→ **WORK REQUEST**: Count, in the entries below, the lines in which "synthMostInstantiatedCell" occurs. Give the number, nothing more.

** Opening DATA TO USE block **

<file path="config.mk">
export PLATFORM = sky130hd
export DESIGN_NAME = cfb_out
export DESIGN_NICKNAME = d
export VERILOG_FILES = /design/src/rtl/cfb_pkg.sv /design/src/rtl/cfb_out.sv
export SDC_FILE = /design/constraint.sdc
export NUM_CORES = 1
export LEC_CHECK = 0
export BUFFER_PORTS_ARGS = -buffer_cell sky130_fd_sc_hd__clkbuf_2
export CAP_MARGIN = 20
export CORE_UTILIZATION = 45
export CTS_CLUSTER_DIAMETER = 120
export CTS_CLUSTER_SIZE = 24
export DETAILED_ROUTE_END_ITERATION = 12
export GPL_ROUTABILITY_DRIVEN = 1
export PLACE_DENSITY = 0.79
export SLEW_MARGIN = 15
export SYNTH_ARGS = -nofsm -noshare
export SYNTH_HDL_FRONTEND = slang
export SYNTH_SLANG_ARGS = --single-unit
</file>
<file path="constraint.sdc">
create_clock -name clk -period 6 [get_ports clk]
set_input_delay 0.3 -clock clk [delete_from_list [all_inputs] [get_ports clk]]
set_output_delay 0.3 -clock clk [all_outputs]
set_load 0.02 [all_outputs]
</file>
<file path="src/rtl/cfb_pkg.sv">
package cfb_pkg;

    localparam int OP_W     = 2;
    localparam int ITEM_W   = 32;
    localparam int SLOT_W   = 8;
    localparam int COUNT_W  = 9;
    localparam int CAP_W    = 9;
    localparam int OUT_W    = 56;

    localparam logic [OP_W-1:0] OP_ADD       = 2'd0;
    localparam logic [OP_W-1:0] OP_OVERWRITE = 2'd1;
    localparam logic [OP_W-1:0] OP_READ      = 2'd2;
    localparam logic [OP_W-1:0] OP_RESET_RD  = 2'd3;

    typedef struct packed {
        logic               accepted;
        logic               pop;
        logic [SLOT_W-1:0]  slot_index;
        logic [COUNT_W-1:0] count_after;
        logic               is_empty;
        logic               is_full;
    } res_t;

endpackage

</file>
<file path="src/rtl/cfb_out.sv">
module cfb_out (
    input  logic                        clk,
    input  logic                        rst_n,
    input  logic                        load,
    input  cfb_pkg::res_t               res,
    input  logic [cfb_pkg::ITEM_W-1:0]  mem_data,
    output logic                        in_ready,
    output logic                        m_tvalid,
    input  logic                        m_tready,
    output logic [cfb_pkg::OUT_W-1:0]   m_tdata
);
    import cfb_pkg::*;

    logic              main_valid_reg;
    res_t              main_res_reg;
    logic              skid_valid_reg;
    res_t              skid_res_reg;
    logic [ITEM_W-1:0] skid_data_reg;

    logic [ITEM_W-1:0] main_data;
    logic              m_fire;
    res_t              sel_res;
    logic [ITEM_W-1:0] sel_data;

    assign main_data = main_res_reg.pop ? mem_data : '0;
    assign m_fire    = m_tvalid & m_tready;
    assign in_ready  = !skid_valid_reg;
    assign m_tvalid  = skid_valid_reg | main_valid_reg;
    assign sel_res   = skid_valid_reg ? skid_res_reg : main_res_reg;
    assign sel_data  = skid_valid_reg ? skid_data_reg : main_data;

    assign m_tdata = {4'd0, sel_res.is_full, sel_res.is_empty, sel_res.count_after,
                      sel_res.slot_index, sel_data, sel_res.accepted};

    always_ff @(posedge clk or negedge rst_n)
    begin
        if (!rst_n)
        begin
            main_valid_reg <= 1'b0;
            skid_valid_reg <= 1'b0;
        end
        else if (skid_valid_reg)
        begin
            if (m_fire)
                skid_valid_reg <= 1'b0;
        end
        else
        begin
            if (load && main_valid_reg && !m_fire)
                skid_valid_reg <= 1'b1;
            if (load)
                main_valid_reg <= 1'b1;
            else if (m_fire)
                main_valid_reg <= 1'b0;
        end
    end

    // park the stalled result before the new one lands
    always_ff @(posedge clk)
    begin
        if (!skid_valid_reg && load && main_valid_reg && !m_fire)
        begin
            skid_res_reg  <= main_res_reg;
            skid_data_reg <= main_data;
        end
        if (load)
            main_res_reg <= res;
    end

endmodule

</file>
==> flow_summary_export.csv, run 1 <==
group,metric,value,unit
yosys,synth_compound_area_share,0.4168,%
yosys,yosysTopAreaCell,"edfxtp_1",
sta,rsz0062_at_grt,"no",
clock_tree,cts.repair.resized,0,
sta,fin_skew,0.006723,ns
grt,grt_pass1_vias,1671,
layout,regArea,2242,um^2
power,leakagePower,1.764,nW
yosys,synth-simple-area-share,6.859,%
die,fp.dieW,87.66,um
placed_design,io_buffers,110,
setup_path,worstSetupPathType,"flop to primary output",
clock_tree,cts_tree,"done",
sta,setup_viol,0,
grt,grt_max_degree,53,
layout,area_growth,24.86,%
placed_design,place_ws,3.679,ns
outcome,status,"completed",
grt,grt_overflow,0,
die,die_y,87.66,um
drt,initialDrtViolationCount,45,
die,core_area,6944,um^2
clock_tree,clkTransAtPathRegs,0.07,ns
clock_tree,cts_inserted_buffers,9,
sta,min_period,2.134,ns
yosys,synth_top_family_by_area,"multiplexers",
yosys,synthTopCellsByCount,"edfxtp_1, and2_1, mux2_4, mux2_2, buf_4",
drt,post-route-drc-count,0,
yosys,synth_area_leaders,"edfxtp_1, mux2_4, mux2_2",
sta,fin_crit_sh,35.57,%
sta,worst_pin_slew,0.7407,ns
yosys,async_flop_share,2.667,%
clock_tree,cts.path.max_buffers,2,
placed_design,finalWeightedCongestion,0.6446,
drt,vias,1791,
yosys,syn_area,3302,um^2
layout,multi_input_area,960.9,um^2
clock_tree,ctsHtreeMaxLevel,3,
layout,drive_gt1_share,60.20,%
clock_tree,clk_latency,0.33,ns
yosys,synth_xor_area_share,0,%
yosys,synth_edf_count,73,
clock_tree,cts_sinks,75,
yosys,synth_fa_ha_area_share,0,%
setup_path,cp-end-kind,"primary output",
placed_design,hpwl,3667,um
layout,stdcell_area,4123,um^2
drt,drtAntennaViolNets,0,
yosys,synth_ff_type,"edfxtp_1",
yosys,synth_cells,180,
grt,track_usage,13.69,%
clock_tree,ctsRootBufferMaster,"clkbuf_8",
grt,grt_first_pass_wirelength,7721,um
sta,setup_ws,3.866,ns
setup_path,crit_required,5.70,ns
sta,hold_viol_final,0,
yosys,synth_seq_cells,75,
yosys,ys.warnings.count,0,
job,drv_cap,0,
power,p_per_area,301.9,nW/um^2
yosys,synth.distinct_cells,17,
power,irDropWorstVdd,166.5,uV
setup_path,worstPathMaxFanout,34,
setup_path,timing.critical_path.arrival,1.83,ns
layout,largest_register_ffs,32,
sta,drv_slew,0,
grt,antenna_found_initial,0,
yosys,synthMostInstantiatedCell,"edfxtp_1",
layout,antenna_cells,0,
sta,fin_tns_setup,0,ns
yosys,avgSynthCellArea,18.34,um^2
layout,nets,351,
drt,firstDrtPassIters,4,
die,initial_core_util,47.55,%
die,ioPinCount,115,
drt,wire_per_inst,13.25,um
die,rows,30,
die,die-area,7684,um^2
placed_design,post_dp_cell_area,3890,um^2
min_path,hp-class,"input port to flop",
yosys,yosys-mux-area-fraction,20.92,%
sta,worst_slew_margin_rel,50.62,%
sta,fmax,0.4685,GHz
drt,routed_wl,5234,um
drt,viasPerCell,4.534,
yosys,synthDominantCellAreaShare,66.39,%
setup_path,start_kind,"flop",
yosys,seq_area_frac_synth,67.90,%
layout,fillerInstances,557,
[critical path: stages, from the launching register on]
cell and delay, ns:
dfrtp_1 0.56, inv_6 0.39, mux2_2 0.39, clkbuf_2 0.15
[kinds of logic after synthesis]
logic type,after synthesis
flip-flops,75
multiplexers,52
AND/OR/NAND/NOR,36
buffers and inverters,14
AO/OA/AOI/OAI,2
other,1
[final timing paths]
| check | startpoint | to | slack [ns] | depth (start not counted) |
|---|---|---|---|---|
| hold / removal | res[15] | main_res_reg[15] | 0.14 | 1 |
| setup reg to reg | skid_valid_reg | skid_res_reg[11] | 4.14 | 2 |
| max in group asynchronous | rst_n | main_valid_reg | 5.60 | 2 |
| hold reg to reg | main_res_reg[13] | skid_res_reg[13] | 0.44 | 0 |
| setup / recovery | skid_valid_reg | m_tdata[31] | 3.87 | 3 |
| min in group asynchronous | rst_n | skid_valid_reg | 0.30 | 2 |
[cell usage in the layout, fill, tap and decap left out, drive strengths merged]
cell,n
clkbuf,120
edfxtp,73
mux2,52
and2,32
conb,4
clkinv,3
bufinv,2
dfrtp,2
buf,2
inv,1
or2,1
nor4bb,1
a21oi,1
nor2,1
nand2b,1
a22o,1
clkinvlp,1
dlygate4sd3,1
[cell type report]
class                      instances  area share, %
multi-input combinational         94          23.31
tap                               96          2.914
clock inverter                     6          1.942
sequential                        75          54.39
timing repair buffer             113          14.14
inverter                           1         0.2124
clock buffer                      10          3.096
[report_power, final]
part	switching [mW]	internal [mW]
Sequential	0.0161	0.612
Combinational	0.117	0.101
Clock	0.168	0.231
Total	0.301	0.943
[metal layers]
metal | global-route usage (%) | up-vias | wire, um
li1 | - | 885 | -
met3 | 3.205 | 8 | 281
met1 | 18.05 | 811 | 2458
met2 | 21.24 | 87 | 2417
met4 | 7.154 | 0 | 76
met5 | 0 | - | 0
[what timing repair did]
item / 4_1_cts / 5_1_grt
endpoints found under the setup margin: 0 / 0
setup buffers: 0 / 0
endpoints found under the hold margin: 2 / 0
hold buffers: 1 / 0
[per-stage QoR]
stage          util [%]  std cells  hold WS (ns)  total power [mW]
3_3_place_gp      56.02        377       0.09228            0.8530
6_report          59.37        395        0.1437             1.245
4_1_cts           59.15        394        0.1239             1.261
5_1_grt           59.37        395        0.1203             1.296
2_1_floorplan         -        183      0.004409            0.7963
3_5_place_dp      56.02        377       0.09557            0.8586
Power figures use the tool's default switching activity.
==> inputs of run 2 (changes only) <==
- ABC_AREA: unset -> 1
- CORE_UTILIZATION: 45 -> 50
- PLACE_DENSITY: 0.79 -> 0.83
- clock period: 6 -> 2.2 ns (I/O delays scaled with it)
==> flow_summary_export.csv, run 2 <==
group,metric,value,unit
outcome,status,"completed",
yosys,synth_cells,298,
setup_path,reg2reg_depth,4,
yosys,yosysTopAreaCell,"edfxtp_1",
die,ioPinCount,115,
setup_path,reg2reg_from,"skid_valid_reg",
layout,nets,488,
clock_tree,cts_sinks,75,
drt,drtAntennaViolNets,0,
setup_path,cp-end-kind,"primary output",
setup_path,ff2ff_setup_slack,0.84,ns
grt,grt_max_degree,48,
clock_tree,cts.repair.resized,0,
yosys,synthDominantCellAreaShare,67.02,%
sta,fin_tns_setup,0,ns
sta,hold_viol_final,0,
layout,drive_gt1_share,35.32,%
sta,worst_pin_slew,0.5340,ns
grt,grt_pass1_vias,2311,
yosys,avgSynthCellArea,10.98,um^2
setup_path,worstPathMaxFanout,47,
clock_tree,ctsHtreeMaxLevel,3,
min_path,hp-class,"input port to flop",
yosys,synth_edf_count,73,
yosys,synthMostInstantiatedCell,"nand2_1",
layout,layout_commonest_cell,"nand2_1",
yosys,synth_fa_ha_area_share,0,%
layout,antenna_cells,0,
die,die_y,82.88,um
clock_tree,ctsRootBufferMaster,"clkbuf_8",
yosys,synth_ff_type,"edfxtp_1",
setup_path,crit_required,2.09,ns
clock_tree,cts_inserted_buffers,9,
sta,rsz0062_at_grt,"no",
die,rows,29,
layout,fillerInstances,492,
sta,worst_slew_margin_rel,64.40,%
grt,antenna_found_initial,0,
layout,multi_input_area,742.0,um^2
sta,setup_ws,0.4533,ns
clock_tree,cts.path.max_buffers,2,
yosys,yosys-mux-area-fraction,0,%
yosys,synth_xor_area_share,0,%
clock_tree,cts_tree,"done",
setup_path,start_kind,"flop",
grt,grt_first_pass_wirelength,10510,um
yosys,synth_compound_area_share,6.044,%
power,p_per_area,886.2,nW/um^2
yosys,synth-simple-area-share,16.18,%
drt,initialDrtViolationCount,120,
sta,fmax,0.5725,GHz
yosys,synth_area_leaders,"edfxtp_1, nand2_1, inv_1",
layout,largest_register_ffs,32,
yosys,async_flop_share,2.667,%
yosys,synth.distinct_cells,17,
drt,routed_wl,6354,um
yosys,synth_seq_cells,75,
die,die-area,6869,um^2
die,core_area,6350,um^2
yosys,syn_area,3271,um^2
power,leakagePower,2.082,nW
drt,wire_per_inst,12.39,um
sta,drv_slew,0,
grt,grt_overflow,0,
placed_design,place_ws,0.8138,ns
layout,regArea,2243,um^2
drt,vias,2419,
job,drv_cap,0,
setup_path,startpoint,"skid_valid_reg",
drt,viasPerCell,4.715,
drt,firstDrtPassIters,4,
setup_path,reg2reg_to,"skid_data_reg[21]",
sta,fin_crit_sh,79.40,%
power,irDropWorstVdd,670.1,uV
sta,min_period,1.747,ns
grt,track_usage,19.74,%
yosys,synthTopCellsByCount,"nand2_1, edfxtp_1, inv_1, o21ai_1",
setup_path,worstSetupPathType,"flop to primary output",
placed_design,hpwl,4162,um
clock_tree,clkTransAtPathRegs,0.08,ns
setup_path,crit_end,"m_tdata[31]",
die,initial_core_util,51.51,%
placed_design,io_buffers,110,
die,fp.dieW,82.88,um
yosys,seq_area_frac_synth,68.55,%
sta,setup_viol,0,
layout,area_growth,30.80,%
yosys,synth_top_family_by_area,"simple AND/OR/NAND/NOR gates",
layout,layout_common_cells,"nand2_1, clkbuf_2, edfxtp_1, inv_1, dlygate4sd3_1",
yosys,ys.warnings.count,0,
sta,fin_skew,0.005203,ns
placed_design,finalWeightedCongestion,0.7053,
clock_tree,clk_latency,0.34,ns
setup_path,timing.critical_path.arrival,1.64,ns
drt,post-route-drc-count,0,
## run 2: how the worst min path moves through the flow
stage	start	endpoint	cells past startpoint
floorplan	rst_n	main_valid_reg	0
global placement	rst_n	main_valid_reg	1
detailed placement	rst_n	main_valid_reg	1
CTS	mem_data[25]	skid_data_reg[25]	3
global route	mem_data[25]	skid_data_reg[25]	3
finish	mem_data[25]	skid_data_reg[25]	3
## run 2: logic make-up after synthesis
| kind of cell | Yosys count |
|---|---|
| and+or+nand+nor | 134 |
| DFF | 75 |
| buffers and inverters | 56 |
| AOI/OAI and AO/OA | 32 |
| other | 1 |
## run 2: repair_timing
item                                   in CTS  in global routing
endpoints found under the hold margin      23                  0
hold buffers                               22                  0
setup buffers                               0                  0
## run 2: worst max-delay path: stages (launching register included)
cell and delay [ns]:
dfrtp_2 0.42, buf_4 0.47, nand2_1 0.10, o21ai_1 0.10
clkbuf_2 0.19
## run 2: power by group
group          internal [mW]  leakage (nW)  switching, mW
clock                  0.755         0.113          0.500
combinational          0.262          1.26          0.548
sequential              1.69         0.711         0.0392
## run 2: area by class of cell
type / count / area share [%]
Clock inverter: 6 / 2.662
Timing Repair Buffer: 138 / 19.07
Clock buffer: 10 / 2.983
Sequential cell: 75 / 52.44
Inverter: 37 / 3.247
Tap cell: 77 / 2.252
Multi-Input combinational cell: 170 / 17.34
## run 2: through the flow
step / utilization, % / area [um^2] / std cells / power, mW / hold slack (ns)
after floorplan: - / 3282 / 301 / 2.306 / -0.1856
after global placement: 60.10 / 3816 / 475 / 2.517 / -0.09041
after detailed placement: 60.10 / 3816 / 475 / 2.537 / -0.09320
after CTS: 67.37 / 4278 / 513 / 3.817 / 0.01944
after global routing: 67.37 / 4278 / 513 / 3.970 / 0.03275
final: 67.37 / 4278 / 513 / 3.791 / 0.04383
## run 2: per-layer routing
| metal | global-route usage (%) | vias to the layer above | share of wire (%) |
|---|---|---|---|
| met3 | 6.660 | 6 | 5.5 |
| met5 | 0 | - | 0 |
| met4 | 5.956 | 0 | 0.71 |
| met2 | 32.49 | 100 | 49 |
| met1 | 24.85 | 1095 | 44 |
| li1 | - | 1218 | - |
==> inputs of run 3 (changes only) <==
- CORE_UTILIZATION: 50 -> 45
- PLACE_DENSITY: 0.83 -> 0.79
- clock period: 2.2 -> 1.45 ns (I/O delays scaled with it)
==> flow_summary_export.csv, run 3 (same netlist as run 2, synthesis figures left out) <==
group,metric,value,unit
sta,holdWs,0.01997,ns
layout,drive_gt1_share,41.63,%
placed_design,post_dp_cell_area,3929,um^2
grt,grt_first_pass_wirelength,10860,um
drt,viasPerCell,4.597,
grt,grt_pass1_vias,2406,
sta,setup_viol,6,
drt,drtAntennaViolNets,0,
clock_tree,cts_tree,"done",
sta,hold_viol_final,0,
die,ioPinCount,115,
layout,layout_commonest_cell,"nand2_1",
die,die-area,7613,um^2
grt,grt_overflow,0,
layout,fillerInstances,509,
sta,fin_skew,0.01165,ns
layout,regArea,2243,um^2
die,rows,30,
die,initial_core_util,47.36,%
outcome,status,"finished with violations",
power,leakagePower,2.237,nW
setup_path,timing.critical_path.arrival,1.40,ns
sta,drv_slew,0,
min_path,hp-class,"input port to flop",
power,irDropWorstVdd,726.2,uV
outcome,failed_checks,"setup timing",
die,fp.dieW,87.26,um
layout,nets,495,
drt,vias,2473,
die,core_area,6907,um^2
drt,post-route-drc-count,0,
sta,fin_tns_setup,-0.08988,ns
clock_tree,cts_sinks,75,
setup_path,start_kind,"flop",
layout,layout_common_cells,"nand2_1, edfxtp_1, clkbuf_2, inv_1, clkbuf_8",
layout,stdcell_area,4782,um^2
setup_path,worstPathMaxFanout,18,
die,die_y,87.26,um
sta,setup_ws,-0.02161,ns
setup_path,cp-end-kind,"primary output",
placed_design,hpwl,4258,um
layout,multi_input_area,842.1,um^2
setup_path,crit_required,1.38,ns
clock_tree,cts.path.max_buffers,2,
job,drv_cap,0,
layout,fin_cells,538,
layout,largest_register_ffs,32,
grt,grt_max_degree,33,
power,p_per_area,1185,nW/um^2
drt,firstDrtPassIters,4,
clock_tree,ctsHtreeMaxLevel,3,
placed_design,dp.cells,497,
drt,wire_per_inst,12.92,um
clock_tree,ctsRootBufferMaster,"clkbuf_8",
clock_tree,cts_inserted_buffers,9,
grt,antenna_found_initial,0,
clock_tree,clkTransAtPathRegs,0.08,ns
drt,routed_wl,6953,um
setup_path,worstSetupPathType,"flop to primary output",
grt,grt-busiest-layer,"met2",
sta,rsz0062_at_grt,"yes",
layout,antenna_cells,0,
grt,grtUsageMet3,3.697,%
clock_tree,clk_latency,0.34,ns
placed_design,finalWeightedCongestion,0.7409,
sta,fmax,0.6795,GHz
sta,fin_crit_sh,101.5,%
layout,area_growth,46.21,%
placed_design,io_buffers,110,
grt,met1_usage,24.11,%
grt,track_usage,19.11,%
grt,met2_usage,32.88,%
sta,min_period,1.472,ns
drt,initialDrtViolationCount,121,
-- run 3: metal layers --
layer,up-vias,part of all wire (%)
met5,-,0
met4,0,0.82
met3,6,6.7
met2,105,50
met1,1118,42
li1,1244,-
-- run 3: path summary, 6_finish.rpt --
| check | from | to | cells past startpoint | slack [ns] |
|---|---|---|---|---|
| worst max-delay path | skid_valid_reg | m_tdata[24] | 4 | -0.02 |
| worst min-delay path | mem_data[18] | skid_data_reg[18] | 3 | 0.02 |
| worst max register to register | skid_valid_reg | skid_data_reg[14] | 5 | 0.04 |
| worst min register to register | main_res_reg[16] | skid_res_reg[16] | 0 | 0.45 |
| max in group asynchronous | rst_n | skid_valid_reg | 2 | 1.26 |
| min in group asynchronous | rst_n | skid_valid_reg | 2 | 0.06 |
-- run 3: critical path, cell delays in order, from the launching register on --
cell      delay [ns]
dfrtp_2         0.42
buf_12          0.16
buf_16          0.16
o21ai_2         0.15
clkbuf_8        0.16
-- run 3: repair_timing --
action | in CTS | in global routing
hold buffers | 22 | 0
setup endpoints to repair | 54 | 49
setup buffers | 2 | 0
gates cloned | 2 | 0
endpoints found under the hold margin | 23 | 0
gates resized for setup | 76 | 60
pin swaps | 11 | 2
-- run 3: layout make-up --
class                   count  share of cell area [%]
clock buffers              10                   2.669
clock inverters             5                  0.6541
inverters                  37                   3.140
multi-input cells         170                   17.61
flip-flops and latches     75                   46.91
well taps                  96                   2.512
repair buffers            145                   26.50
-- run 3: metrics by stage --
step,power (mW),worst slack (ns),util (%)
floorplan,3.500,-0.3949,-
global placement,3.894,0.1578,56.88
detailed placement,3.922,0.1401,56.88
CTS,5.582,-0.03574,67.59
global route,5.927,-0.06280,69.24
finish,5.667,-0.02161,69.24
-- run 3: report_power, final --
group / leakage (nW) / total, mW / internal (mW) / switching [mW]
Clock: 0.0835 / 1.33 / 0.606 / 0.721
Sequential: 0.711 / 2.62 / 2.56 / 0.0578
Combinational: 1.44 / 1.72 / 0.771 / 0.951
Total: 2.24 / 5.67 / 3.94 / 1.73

** Closing DATA TO USE block **

→ **OUTPUT OF THE EXERCISE**: 2